Top of MATERIAL PROVIDED

File: src/rtl/wb_sel_stage_pkg.sv
// Shared constants and types for the EX->WB select stage: select bit indices,
// load funct3 codes, queue entry layout and occupancy states.
package wb_pkg;

   localparam int XLEN     = 32;
   localparam int RADDR_W  = 5;
   localparam int WB_SEL_W = 5;

   localparam int WB_SEL_ALU = 0;
   localparam int WB_SEL_MEM = 1;
   localparam int WB_SEL_CSR = 2;
   localparam int WB_SEL_PC4 = 3;
   localparam int WB_SEL_IMM = 4;

   localparam logic [2:0] LD_LB  = 3'b000;
   localparam logic [2:0] LD_LH  = 3'b001;
   localparam logic [2:0] LD_LW  = 3'b010;
   localparam logic [2:0] LD_LBU = 3'b100;
   localparam logic [2:0] LD_LHU = 3'b101;

   typedef struct packed {
      logic               wen;
      logic [RADDR_W-1:0] rd;
      logic [XLEN-1:0]    data;
   } wb_entry_t;

   typedef enum logic [1:0] {
      ST_EMPTY = 2'd0,
      ST_ONE   = 2'd1,
      ST_TWO   = 2'd2
   } wb_state_e;

   // True when exactly one select line is raised.
   function automatic logic sel_onehot(input logic [WB_SEL_W-1:0] sel);
      logic [2:0] cnt;
      cnt = 3'd0;
      for (int i = 0; i < WB_SEL_W; i++) begin
         cnt = cnt + {2'b00, sel[i]};
      end
      return (cnt == 3'd1);
   endfunction

endpackage

File: src/rtl/wb_sel_stage_if.sv
// Upstream bundle, downstream retire handshake and register-file write port
// of the EX->WB select stage.
interface wb_sel_stage_if
   import wb_pkg::*;
();
   logic                in_valid;
   logic                in_ready;
   logic [WB_SEL_W-1:0] in_sel;
   logic [XLEN-1:0]     in_alu;
   logic [XLEN-1:0]     in_mem;
   logic [XLEN-1:0]     in_csr;
   logic [XLEN-1:0]     in_pc4;
   logic [XLEN-1:0]     in_imm;
   logic [2:0]          in_mem_op;
   logic [1:0]          in_addr_lo;
   logic                in_wen;
   logic [RADDR_W-1:0]  in_rd;
   logic                out_valid;
   logic                out_ready;
   logic                rf_wen;
   logic [RADDR_W-1:0]  rf_waddr;
   logic [XLEN-1:0]     rf_wdata;
   logic                sel_err;

   modport slave (
      input  in_valid, in_sel, in_alu, in_mem, in_csr, in_pc4, in_imm,
             in_mem_op, in_addr_lo, in_wen, in_rd, out_ready,
      output in_ready, out_valid, rf_wen, rf_waddr, rf_wdata, sel_err
   );

   modport master (
      output in_valid, in_sel, in_alu, in_mem, in_csr, in_pc4, in_imm,
             in_mem_op, in_addr_lo, in_wen, in_rd, out_ready,
      input  in_ready, out_valid, rf_wen, rf_waddr, rf_wdata, sel_err
   );
endinterface

File: src/rtl/wb_sel_stage_load_align.sv
// Load data alignment: picks the addressed byte/half of the memory word and
// sign- or zero-extends it according to the load funct3.
module wb_load_align
   import wb_pkg::*;
#(
   parameter int XLEN_P = XLEN
) (
   input  logic [XLEN_P-1:0] mem,
   input  logic [2:0]        mem_op,
   input  logic [1:0]        addr_lo,
   output logic [XLEN_P-1:0] ext
);
   logic [7:0]  byte_s;
   logic [15:0] half_s;

   // Lane extraction; half loads ignore addr_lo[0].
   always_comb begin
      byte_s = 8'(mem >> {addr_lo, 3'b000});
      half_s = addr_lo[1] ? mem[31:16] : mem[15:0];
   end

   // Extension by load type; unknown codes pass the raw word.
   always_comb begin
      case (mem_op)
         LD_LB:   ext = {{(XLEN_P-8){byte_s[7]}}, byte_s};
         LD_LH:   ext = {{(XLEN_P-16){half_s[15]}}, half_s};
         LD_LW:   ext = mem;
         LD_LBU:  ext = {{(XLEN_P-8){1'b0}}, byte_s};
         LD_LHU:  ext = {{(XLEN_P-16){1'b0}}, half_s};
         default: ext = mem;
      endcase
   end
endmodule

File: src/rtl/wb_sel_stage.sv
// EX->WB select stage with a 2-entry skid queue feeding the register-file write port.
// Optional sticky select-encoding checker built when WB_SEL_CHECK_EN is defined.
module wb_sel_stage
   import wb_pkg::*;
(
   input logic          clk,
   input logic          rst_n,
   wb_sel_stage_if.slave bus
);
   localparam logic [1:0] S_EMPTY = 2'(ST_EMPTY);
   localparam logic [1:0] S_ONE   = 2'(ST_ONE);
   localparam logic [1:0] S_TWO   = 2'(ST_TWO);

   logic [1:0]      state_r;
   logic [1:0]      state_nxt_s;
   logic            hd_r;
   logic            in_ready_r;
   wb_entry_t       ent_r [2];
   wb_entry_t       head_s;
   wb_entry_t       new_ent_s;
   logic [XLEN-1:0] mem_ext_s;
   logic [XLEN-1:0] sel_data_s;
   logic            enq_s;
   logic            deq_s;
   logic            out_valid_s;
   logic            wr_idx_s;

   wb_load_align #(.XLEN_P(XLEN)) u_align (
      .mem     (bus.in_mem),
      .mem_op  (bus.in_mem_op),
      .addr_lo (bus.in_addr_lo),
      .ext     (mem_ext_s)
   );

   // AND-OR select: zero-hot yields 0, multi-hot yields the OR of candidates.
   always_comb begin
      sel_data_s = {XLEN{1'b0}};
      sel_data_s = sel_data_s | ({XLEN{bus.in_sel[WB_SEL_ALU]}} & bus.in_alu);
      sel_data_s = sel_data_s | ({XLEN{bus.in_sel[WB_SEL_MEM]}} & mem_ext_s);
      sel_data_s = sel_data_s | ({XLEN{bus.in_sel[WB_SEL_CSR]}} & bus.in_csr);
      sel_data_s = sel_data_s | ({XLEN{bus.in_sel[WB_SEL_PC4]}} & bus.in_pc4);
      sel_data_s = sel_data_s | ({XLEN{bus.in_sel[WB_SEL_IMM]}} & bus.in_imm);
   end

   assign new_ent_s   = '{wen: bus.in_wen, rd: bus.in_rd, data: sel_data_s};
   assign out_valid_s = (state_r != S_EMPTY);
   assign enq_s       = bus.in_valid & in_ready_r;
   assign deq_s       = out_valid_s & bus.out_ready;
   // An empty queue writes at the head slot, otherwise behind it.
   assign wr_idx_s    = (state_r == S_EMPTY) ? hd_r : ~hd_r;
   assign head_s      = ent_r[hd_r];

   // Occupancy next-state.
   always_comb begin
      case (state_r)
         S_EMPTY: state_nxt_s = enq_s ? S_ONE : S_EMPTY;
         S_ONE: begin
            if (enq_s && !deq_s) begin
               state_nxt_s = S_TWO;
            end else if (!enq_s && deq_s) begin
               state_nxt_s = S_EMPTY;
            end else begin
               state_nxt_s = S_ONE;
            end
         end
         S_TWO:   state_nxt_s = deq_s ? S_ONE : S_TWO;
         default: state_nxt_s = S_EMPTY;
      endcase
   end

   // State, head pointer and registered ready.
   always_ff @(posedge clk or negedge rst_n) begin
      if (!rst_n) begin
         state_r    <= S_EMPTY;
         hd_r       <= 1'b0;
         in_ready_r <= 1'b1;
      end else begin
         state_r    <= state_nxt_s;
         hd_r       <= deq_s ? ~hd_r : hd_r;
         in_ready_r <= (state_nxt_s != S_TWO);
      end
   end

   // Entry storage; reset clears contents so the write port reads zero.
   always_ff @(posedge clk or negedge rst_n) begin
      if (!rst_n) begin
         ent_r[0] <= '0;
         ent_r[1] <= '0;
      end else if (enq_s) begin
         ent_r[wr_idx_s] <= new_ent_s;
      end
   end

   assign bus.in_ready  = in_ready_r;
   assign bus.out_valid = out_valid_s;
   assign bus.rf_wen    = deq_s & head_s.wen & (|head_s.rd);
   assign bus.rf_waddr  = out_valid_s ? head_s.rd : {RADDR_W{1'b0}};
   assign bus.rf_wdata  = out_valid_s ? head_s.data : {XLEN{1'b0}};

`ifdef WB_SEL_CHECK_EN
   logic sel_err_r;

   // Sticky flag for a writing bundle whose select is not one-hot.
   always_ff @(posedge clk or negedge rst_n) begin
      if (!rst_n) begin
         sel_err_r <= 1'b0;
      end else if (enq_s && bus.in_wen && !sel_onehot(bus.in_sel)) begin
         sel_err_r <= 1'b1;
      end
   end

   assign bus.sel_err = sel_err_r;
`else
   assign bus.sel_err = 1'b0;
`endif
endmodule

File: src/flat_wrapper.sv
// flat-port wrapper written by rule: the top's interface ports become plain ports
module wb_sel_stage_flat import wb_pkg::*;
  (clk, rst_n, bus_in_valid, bus_in_sel, bus_in_alu, bus_in_mem, bus_in_csr, bus_in_pc4, bus_in_imm, bus_in_mem_op, bus_in_addr_lo, bus_in_wen, bus_in_rd, bus_out_ready, bus_in_ready, bus_out_valid, bus_rf_wen, bus_rf_waddr, bus_rf_wdata, bus_sel_err);
  wb_sel_stage_if bus_i ();
  input logic clk;
  input logic rst_n;
  input wire logic [$bits(bus_i.in_valid)-1:0] bus_in_valid;
  input wire logic [$bits(bus_i.in_sel)-1:0] bus_in_sel;
  input wire logic [$bits(bus_i.in_alu)-1:0] bus_in_alu;
  input wire logic [$bits(bus_i.in_mem)-1:0] bus_in_mem;
  input wire logic [$bits(bus_i.in_csr)-1:0] bus_in_csr;
  input wire logic [$bits(bus_i.in_pc4)-1:0] bus_in_pc4;
  input wire logic [$bits(bus_i.in_imm)-1:0] bus_in_imm;
  input wire logic [$bits(bus_i.in_mem_op)-1:0] bus_in_mem_op;
  input wire logic [$bits(bus_i.in_addr_lo)-1:0] bus_in_addr_lo;
  input wire logic [$bits(bus_i.in_wen)-1:0] bus_in_wen;
  input wire logic [$bits(bus_i.in_rd)-1:0] bus_in_rd;
  input wire logic [$bits(bus_i.out_ready)-1:0] bus_out_ready;
  output wire logic [$bits(bus_i.in_ready)-1:0] bus_in_ready;
  output wire logic [$bits(bus_i.out_valid)-1:0] bus_out_valid;
  output wire logic [$bits(bus_i.rf_wen)-1:0] bus_rf_wen;
  output wire logic [$bits(bus_i.rf_waddr)-1:0] bus_rf_waddr;
  output wire logic [$bits(bus_i.rf_wdata)-1:0] bus_rf_wdata;
  output wire logic [$bits(bus_i.sel_err)-1:0] bus_sel_err;
  assign bus_i.in_valid = bus_in_valid;
  assign bus_i.in_sel = bus_in_sel;
  assign bus_i.in_alu = bus_in_alu;
  assign bus_i.in_mem = bus_in_mem;
  assign bus_i.in_csr = bus_in_csr;
  assign bus_i.in_pc4 = bus_in_pc4;
  assign bus_i.in_imm = bus_in_imm;
  assign bus_i.in_mem_op = bus_in_mem_op;
  assign bus_i.in_addr_lo = bus_in_addr_lo;
  assign bus_i.in_wen = bus_in_wen;
  assign bus_i.in_rd = bus_in_rd;
  assign bus_i.out_ready = bus_out_ready;
  assign bus_in_ready = bus_i.in_ready;
  assign bus_out_valid = bus_i.out_valid;
  assign bus_rf_wen = bus_i.rf_wen;
  assign bus_rf_waddr = bus_i.rf_waddr;
  assign bus_rf_wdata = bus_i.rf_wdata;
  assign bus_sel_err = bus_i.sel_err;
  wb_sel_stage u_core (.clk(clk), .rst_n(rst_n), .bus(bus_i));
endmodule
File: config.mk
export PLATFORM = sky130hd
export DESIGN_NAME = wb_sel_stage_flat
export DESIGN_NICKNAME = d
export VERILOG_FILES = /design/src/rtl/wb_sel_stage_pkg.sv /design/src/rtl/wb_sel_stage_if.sv /design/src/rtl/wb_sel_stage_load_align.sv /design/src/rtl/wb_sel_stage.sv /design/src/flat_wrapper.sv
export SDC_FILE = /design/constraint.sdc
export NUM_CORES = 1
export LEC_CHECK = 0
export ABC_AREA = 1
export CAP_MARGIN = 20
export CORE_MARGIN = 2
export CORE_UTILIZATION = 46
export DETAILED_ROUTE_END_ITERATION = 6
export GPL_TIMING_DRIVEN = 0
export PLACE_DENSITY = 0.81
export SLEW_MARGIN = 20
export SYNTH_ARGS = -nofsm -noshare
export SYNTH_HDL_FRONTEND = slang
export SYNTH_HIERARCHICAL = 1
export SYNTH_SLANG_ARGS = --single-unit
File: constraint.sdc
create_clock -name clk -period 2.1 [get_ports clk]
set_clock_uncertainty 0.15 [all_clocks]
set_input_delay 0.63 -clock clk [delete_from_list [all_inputs] [get_ports clk]]
set_output_delay 0.63 -clock clk [all_outputs]
set_load 0.005 [all_outputs]
==> implementation parameters, run 1 <==
Parameter                              Value

Run status
  Status    complete, but fails checks
  Failing checks    setup timing

Hold path
  Tightest Hold Check Type    input port to asynchronous set/reset pin

Synthesis
  Number of enable-type register cells in the synthesized netlist    0
  Count of state elements after synthesis    80
  Top cell type's share of synthesized area    0.395
  Cells after synthesis    996
  Average cell area after synthesis    6.03 sq um
  Library cell occupying the most area in the post-synthesis netlist    nand2_1
  Share of synthesized registers carrying an async set or reset    1.00
  Proportion of synthesized chip area in sequential cells    0.333
  Number of library cell types mapped by synthesis    30
  Most numerous cell types in the synthesized netlist    nand2_1, dfrtp_1, inv_1
  Synthesized Nets    about 1.2k
  Yosys Warn Count    6
  Area contributors post-synth    nand2_1, dfrtp_1, nand3b_1
  Cell with the most instances after synthesis    nand2_1
  Netlist Area Pre-Place    6010 sq um
  Ys flop type    dfrtp_1

Timing
  Max-slew violation total from the final report    0
  Setup repair after global routing missed its margin    true
  Tmin final    2.37 ns
  Worst Tran Pin Value    0.541 ns
  Ratio of final minimum period to clock period    1.13
  Final worst slack    -0.273 ns
  Final number of setup-violating endpoints    38
  Worst-case headroom to the max-slew limit    0.639
  Fin. Hold Viols    0
  Achievable Freq    approximately 420 MHz

Place
  Inst Count DP    roughly 1.4k
  Area after detailed placement    8410 sq um
  HPWL after detailed placement    17000 um
  Port bufs    216
  Placer Congestion    0.973

Setup path
  Most common cell type on the critical path    buf_8
  Origin of the worst setup path    u_core/hd_r$_DFFE_PN0P_
  Cells along the critical path    buf_8, buf_6, buf_8, nand2_2, a21oi_2, buf_2
  Startpoint of the most critical register-to-register path    u_core/state_r[0]$_DFF_PN0_
  Reg2reg path depth    11
  Endpoint kind of the worst setup timing path    output port
  Launching element type of the critical path    register
  Crit path arrival time    approximately 1.6 ns
  Type of the setup path with the least slack    register to output port
  Required time at the endpoint of the critical path    roughly 1.3 ns
  Critical Path Max Stage Delay    approximately 0.47 ns
  Cell type of the slowest stage on the worst timing path    dfrtp_2
  Crit Reg-Reg Endpoint    u_core/ent_r[63]$_DFFE_PN0P_
  Worst-path maximum fanout    6
  Setup slack on the worst flop-to-flop path    about 0.090 ns

Power
  Maximum resistive drop on vdd    0.708 mV
  P per Cell Area    roughly 1300 nW/um^2
  Internal power    6870 uW
  Sequential fraction of design power    0.245
  Total Power Consumption    12500 uW
  Switch Pwr    5650 uW
  Sw Ratio    0.451
  Static Leak    between 0.005 and 0.006 uW
  Share of total power in combinational logic    0.618
  Part of the power in the clock network    0.137

Global routing
  Global-route wire length before repair    37700 um
  Total GRT Usage    0.347
  Via count of the first global-routing pass    7252
  Congestion Overflow GR    0
  Pin count of the biggest net entering global routing    58
  Antenna violations before repair    0

Detailed routing
  Wirelength per Cell    18.0 um
  Detailed Routing Iterations Pass 1    5
  Count of antenna-violating nets left after detailed routing    0
  Number of DRC markers after the initial detailed-route iteration    701
  Via density per instance    5.28
  DRC Markers    0
  Vias after detailed routing    7578
  Aggregate routed wire length    25800 um

Floorplanning
  Ports placed on the boundary    221
  Initial Util    0.474
  Die area    14000 sq um
  Die width    roughly 120 um
  Die extent in y    118 um
  Core Rows    41
  Core outline area    12700 sq um

Clock tree
  Clock Tree Buf Depth    2
  H-Tree Level Count    3
  Cts hold-fix bufs    0
  CTS root buffer    clkbuf_16
  Count of clock tree sinks    80
  Number of CTS-inserted buffers    9
  Register clock-pin slew on the reported worst setup and hold paths    0.07 ns
  Clock latency reported for the late side of the worst-skew pair    around 0.35 ns
  Clock tree from TritonCTS    yes

Run
  Max-cap violations    0

Cells and area
  Final Cell Area    9600 sq um
  Proportion of layout cells with a drive suffix above 1    0.222
  Post-route non-filler standard cell count    1434
  Net count reported at finish    approximately 1.4k
  Area grow syn2layout    59.7%
  Total inserted antenna cells    0
==> repair_timing <==
action                                  CTS  global route
hold endpoints to repair                  0             0
endpoints found under the setup margin   99           103
buffers inserted                         25             4
pin swaps                                43            25
resized for setup                       300            84
gates cloned                              7             0
==> stage by stage <==
| stage | setup TNS, ns | util | hold WS [ns] | worst slack [ns] |
|---|---|---|---|---|
| finish | -7.96 | 0.758 | 0.0296 | -0.273 |
| global route | -9.58 | 0.758 | 0.0475 | -0.310 |
| CTS | -6.50 | 0.737 | 0.0425 | -0.221 |
| detailed placement | -48.99 | 0.664 | 0.313 | -0.637 |
| global placement | -242.57 | 0.662 | 0.309 | -2.46 |
| floorplan | 0 | - | 0.184 | 0.215 |
==> how the worst max path moves through the flow <==
stage / end / slack (ns) / cells past startpoint
after floorplan: u_core/ent_r[15]$_DFFE_PN0P_ / 0.21 / 14
after global placement: u_core/ent_r[10]$_DFFE_PN0P_ / -2.46 / 1
after detailed placement: u_core/ent_r[53]$_DFFE_PN0P_ / -0.64 / 7
after CTS: bus_rf_wdata[25] / -0.22 / 6
after global routing: bus_rf_wen / -0.31 / 6
final: bus_rf_wdata[15] / -0.27 / 6
==> critical path: cells and delay by family, from the launching register on <==
kind,cells,cell delay (ns)
buffers and inverters,4,0.55
AND/OR/NAND/NOR,1,0.07
flip-flops,1,0.47
AO/OA/AOI/OAI,1,0.15
==> logic make-up (layout without fill, tap and decap cells) <==
family,Yosys count,after routing,synth area share
and+or+nand+nor,747,747,0.519
DFF,80,80,0.333
AOI/OAI and AO/OA,42,42,0.0383
adders and majority gates,1,1,0.00208
buffers and inverters,124,390,0.106
xor gates and xnor gates,1,1,0.00146
other,1,1,0.000624
==> placed cells by master (no fill, tap or decap), drive strengths merged <==
master,count
dfrtp,79
nor2,20
a21oi,32
clkbuf,29
clkdlybuf4s50,165
or2,7
ha,1
dlymetal6s2s,6
nand3,48
clkinv,4
bufinv,2
nand2,638
a22oi,7
nor3,1
inv,67
xor2,1
nand3b,32
o21ai,2
and2,1
conb,1
dlygate4sd2,5
buf,109
clkinvlp,1
dfstp,1
bufbuf,1
o31ai,1
clkdlybuf4s15,1
==> power groups by stage <==
stage	Sequential [uW]	Combinational [uW]	Clock, uW
6_report	3070	7730	1710
5_1_grt	3130	8230	1770
4_1_cts	2920	6740	1690
3_5_place_dp	2840	5530	0
3_3_place_gp	2800	5370	0
2_1_floorplan	2720	3170	0
==> flip-flops by register name, indices dropped and copies added (netlist names) <==
signal	cells
u_core/hd_r	1
u_core/state_r	2
u_core/ent_r	76
u_core/bus.in_ready	1
==> layout make-up <==
cell class / instances / area [sq um]
clock buffer: 10 / 239
tap: 172 / 215
clock inverter: 6 / 82.6
fill: 961 / 3070
sequential: 80 / 2010
inverter: 68 / 268
multi-input combinational: 792 / 3820
timing repair buffer: 251 / 2460
buffer: 55 / 504
==> layer usage <==
layer / GRT usage / vias to the layer above / routed length, um
met5: 0 / - / 0
met4: 0.191 / 0 / 1440
met3: 0.0608 / 106 / 2260
met2: 0.586 / 481 / 12700
met1: 0.418 / 3443 / 9420
li1: - / 3548 / -
(Power assumes the default switching activity.)
==> run 2, diff against run 1 <==
CORE_ASPECT_RATIO = 0.6   (was default)
==> run 2 against run 1 <==
Effect of this change: the flow still finishes with violations (setup timing); critical endpoint is now bus_rf_wdata[24]; register-to-register slack lost 0.03 ns; count of clock-buffer cells in the layout grew 3; global-route usage grew 1.4 points; total power shrank 3.2%; die area grew 0.22%; sequential cell count is the same; design area grew 0.25%; cell count is essentially flat; combinational power shrank 3.8%; first-iteration DRC count grew 24%; core utilization shrank 0.65 points; via count grew 1.4%.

Bottom of MATERIAL PROVIDED

# TASK OBJECTIVE:
The reply should hold only the lines from the first line of the listing above through the line with "for (int i = 0;", each copied exactly.

# SOLUTION FOR THIS EXERCISE:
File: src/rtl/wb_sel_stage_pkg.sv
// Shared constants and types for the EX->WB select stage: select bit indices,
// load funct3 codes, queue entry layout and occupancy states.
package wb_pkg;

   localparam int XLEN     = 32;
   localparam int RADDR_W  = 5;
   localparam int WB_SEL_W = 5;

   localparam int WB_SEL_ALU = 0;
   localparam int WB_SEL_MEM = 1;
   localparam int WB_SEL_CSR = 2;
   localparam int WB_SEL_PC4 = 3;
   localparam int WB_SEL_IMM = 4;

   localparam logic [2:0] LD_LB  = 3'b000;
   localparam logic [2:0] LD_LH  = 3'b001;
   localparam logic [2:0] LD_LW  = 3'b010;
   localparam logic [2:0] LD_LBU = 3'b100;
   localparam logic [2:0] LD_LHU = 3'b101;

   typedef struct packed {
      logic               wen;
      logic [RADDR_W-1:0] rd;
      logic [XLEN-1:0]    data;
   } wb_entry_t;

   typedef enum logic [1:0] {
      ST_EMPTY = 2'd0,
      ST_ONE   = 2'd1,
      ST_TWO   = 2'd2
   } wb_state_e;

   // True when exactly one select line is raised.
   function automatic logic sel_onehot(input logic [WB_SEL_W-1:0] sel);
      logic [2:0] cnt;
      cnt = 3'd0;
      for (int i = 0; i < WB_SEL_W; i++) begin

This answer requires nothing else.